Output only the span of lines that begins at the line containing "flip-flops: 8" and ends at the last line of the data, both included, exactly as they appear.
===== PROVIDED RECORDS
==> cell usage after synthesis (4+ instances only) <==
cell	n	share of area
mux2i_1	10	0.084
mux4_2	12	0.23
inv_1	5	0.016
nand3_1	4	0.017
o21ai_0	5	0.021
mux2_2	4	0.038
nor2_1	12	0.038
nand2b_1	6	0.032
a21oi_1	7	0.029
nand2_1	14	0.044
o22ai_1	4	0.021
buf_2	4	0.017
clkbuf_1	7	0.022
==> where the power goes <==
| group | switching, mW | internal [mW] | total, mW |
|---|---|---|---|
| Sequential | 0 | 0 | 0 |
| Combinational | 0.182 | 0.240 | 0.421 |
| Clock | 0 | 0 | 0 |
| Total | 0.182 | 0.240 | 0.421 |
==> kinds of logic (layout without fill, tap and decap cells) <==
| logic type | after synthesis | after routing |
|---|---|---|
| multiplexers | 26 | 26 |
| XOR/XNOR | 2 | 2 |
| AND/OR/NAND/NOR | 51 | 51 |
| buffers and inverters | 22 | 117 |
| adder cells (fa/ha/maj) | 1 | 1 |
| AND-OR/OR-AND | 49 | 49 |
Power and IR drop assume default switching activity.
[flow/run.sh]
#!/bin/bash
# OpenROAD 26Q1-2900-gdf79404cd8, Yosys 0.63+post, stock flow scripts
make -C /OpenROAD-flow-scripts/flow DESIGN_CONFIG=/design/flow/config.mk WORK_HOME=/design/flow/orfs finish
[flow/config.mk]
export PLATFORM = sky130hd
export DESIGN_NAME = Four_Bit_Array_Multiplier
export DESIGN_NICKNAME = Four_Bit_Array_Multiplier
export VERILOG_FILES = /design/flow/design.v
export SDC_FILE = /design/flow/constraint.sdc
export NUM_CORES = 4
export LEC_CHECK = 1
export CORE_AREA = 10 10 70 70
export DIE_AREA = 0 0 80 80
[flow/constraint.sdc]
current_design Four_Bit_Array_Multiplier

set clk_period 5.8
set clk_io_pct 0.2

create_clock -name clk0 -period $clk_period

set non_clock_inputs [all_inputs -no_clocks]
set_input_delay [expr $clk_period * $clk_io_pct] -clock clk0 $non_clock_inputs
set_output_delay [expr $clk_period * $clk_io_pct] -clock clk0 [all_outputs]
`design.v`:
```
module rf(
  input             clk,
  input  [7:0]      di,				 
  input             we,		             
  input  [3:0]      ptr_w,                
  input  [1:0]      ptr_a,                
  input  [2:0]      ptr_b,
  output logic[7:0] do_a,   		  
                    do_b,
		    do_acc);
  logic  [7:0] core[9];				     
  always_ff @(posedge clk) if(we)		 
	core[ptr_w] <= di;
  always_comb do_a = core[ptr_a];		 
  always_comb do_b = core[ptr_b];        
  always_comb do_acc = core[8];
endmodule
```
`run.sh`:
```
#!/bin/bash
# OpenROAD 26Q1-2900-gdf79404cd8, Yosys 0.63+post, stock flow scripts
make -C /OpenROAD-flow-scripts/flow DESIGN_CONFIG=/design/flow/config.mk WORK_HOME=/design/flow/orfs finish
```
`config.mk`:
```
export PLATFORM = sky130hd
export DESIGN_NAME = rf
export DESIGN_NICKNAME = rf
export VERILOG_FILES = /design/flow/design.v
export SDC_FILE = /design/flow/constraint.sdc
export NUM_CORES = 4
export LEC_CHECK = 1
export CORE_UTILIZATION = 50
```
`constraint.sdc`:
```
current_design rf

set clk_period 3.6
set clk_io_pct 0.2

create_clock -name clk0 -period $clk_period [get_ports {clk}]

set non_clock_inputs [all_inputs -no_clocks]
set_input_delay [expr $clk_period * $clk_io_pct] -clock clk0 $non_clock_inputs
set_output_delay [expr $clk_period * $clk_io_pct] -clock clk0 [all_outputs]
```
==> flow_summary.ini <==
; generated from flow reports
[pwr]
vdd_drop_max_v = 0.000259
swShare_pct = 20.6
intPower_mw = 1.27
power_frac_comb_pct = 8.3
power_frac_seq_pct = 59.2
p_leak_nw = 1.23
p_per_area_nw_per_um2 = 431
p_sw_mw = 0.329
pwr-share-clk_pct = 32.5

[cts]
post_cts_resized = 0
cts_root_buf = clkbuf_8
cts.clk_slew.worst_paths_ns = 0.07
cts_hold_buf = 0
postCtsSetupBuffers = 0
cts_tree = done
cts.sinks = 72
cts_made_buffers = 9
cts.path.max_buffers = 2
htreeDepth = 3

[route]
diodes = 0
drtPass1Iterations = 4
routed_wl_um = 5640
drc_errors = 0
via_per_inst = 5.75
drt_iter0_markers = 87
via_count = 1502
ant_nets = 0
wl_per_cell_um = 21.6

[sta]
hold_violations = 0
rsz0062_at_grt = no
timing.setup.tns_ns = 0
slew_viol_final = 0
min_period_ns = 3.40
timing.final.crit_share_pct = 94.4
setup_viol = 0
relSlewSlack_pct = 62.8
tightest_slew_ns = 0.554
max_freq_mhz = 294

[place]
place_congestion = 0.764
port_buffers = 42
dp_hpwl_um = 3620

[floorplanning]
fp_util_pct = 53.1
die_x_um = 79.2
pin_count = 43
dieArea_um2 = 6270
num_rows = 27
die_h_um = 79.2
coreArea_um2 = 5610

[grt]
overflow = 0
grt_max_degree = 17
first_global_vias = 1637
grt_pass1_wl_um = 8450
antenna_found_initial = 0
grt_usage_pct = 21.8

[flow_run]
log.warning_count = 26
max_cap_viol_count = 0

[logic_synthesis]
avgSynthCellArea_um2 = 23.6
synth_cells = 126
ys_top_logic_family = multiplexers
ys_cells = 126
netlist_area_um2 = 2980
mux_share_pct = 23.1
synth_top_area_share_pct = 72.6
ys_types = 15
yosys_area_um2 = 2980
aoi_share_pct = 0
ys_sh_xor_pct = 0
synthSimpleGateAreaFrac_pct = 2.60
adder_share_pct = 0
ys_ff = 72
yosysWarnings = 1
ys_seq_share_pct = 72.6
netlist.top_cell.by_area = edfxtp_1
topCellsByArea = edfxtp_1, mux4_1, mux4_2

[hold_path]
min_to = core[8][6]
hold_class = primary input to register
worstHoldStart = di[6]
min_path_cells = 1

[final_layout]
lay_top_cells = edfxtp_1, clkdlybuf4s50_1, mux4_1
top_register = core
layout-drive-gt1-share_pct = 23.3
areaGrowthSynthToFinish_pct = 24.3
layout_top_cell = edfxtp_1
reg_top3 = core x72
largest_register_ffs = 72
final_util_pct = 66.0

[critical_path]
critical_path_class = primary input to output pin
critPathArrivalTime_ns = 2.68
cp-start-kind = primary input
endpoint_kind = output pin
crit_required_ns = 2.88
crit_fanout = 16

[outcome]
run_status = complete, no violations
-- metal layers --
layer  share of wire [%]  up-vias  GRT usage [%]  wire length (µm)
li1                    -      671              -                 -
met1                  36      725           32.1              2050
met2                  50      102           31.9              2800
met3                  13        4           14.8               750
met4                0.67        0           2.18                38
met5                   0        -              0                 0
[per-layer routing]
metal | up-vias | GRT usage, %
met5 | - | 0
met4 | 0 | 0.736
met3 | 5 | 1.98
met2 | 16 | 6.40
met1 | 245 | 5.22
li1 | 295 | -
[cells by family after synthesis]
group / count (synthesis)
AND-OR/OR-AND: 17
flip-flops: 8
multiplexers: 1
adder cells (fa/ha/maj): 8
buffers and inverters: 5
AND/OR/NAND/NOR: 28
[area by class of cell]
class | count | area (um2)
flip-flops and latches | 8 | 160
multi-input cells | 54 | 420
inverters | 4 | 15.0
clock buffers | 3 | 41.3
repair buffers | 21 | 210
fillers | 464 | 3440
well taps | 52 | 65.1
==> design/flow/run.sh <==
#!/bin/bash
# OpenROAD 26Q1-2900-gdf79404cd8, Yosys 0.63+post, stock flow scripts
make -C /OpenROAD-flow-scripts/flow DESIGN_CONFIG=/design/flow/config.mk WORK_HOME=/design/flow/orfs finish
==> design/flow/config.mk <==
export PLATFORM = sky130hd
export DESIGN_NAME = dmem
export DESIGN_NICKNAME = dmem
export VERILOG_FILES = /design/flow/design.v
export SDC_FILE = /design/flow/constraint.sdc
export NUM_CORES = 4
export LEC_CHECK = 1
export CORE_UTILIZATION = 30
==> design/flow/constraint.sdc <==
current_design dmem

set clk_period 17.5
set clk_io_pct 0.2

create_clock -name clk0 -period $clk_period [get_ports {clk}]

set non_clock_inputs [all_inputs -no_clocks]
set_input_delay [expr $clk_period * $clk_io_pct] -clock clk0 $non_clock_inputs
set_output_delay [expr $clk_period * $clk_io_pct] -clock clk0 [all_outputs]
==========
> REPLY TO THE TASK
flip-flops: 8
multiplexers: 1
adder cells (fa/ha/maj): 8
buffers and inverters: 5
AND/OR/NAND/NOR: 28
[area by class of cell]
class | count | area (um2)
flip-flops and latches | 8 | 160
multi-input cells | 54 | 420
inverters | 4 | 15.0
clock buffers | 3 | 41.3
repair buffers | 21 | 210
fillers | 464 | 3440
well taps | 52 | 65.1
==> design/flow/run.sh <==
#!/bin/bash
# OpenROAD 26Q1-2900-gdf79404cd8, Yosys 0.63+post, stock flow scripts
make -C /OpenROAD-flow-scripts/flow DESIGN_CONFIG=/design/flow/config.mk WORK_HOME=/design/flow/orfs finish
==> design/flow/config.mk <==
export PLATFORM = sky130hd
export DESIGN_NAME = dmem
export DESIGN_NICKNAME = dmem
export VERILOG_FILES = /design/flow/design.v
export SDC_FILE = /design/flow/constraint.sdc
export NUM_CORES = 4
export LEC_CHECK = 1
export CORE_UTILIZATION = 30
==> design/flow/constraint.sdc <==
current_design dmem

set clk_period 17.5
set clk_io_pct 0.2

create_clock -name clk0 -period $clk_period [get_ports {clk}]

set non_clock_inputs [all_inputs -no_clocks]
set_input_delay [expr $clk_period * $clk_io_pct] -clock clk0 $non_clock_inputs
set_output_delay [expr $clk_period * $clk_io_pct] -clock clk0 [all_outputs]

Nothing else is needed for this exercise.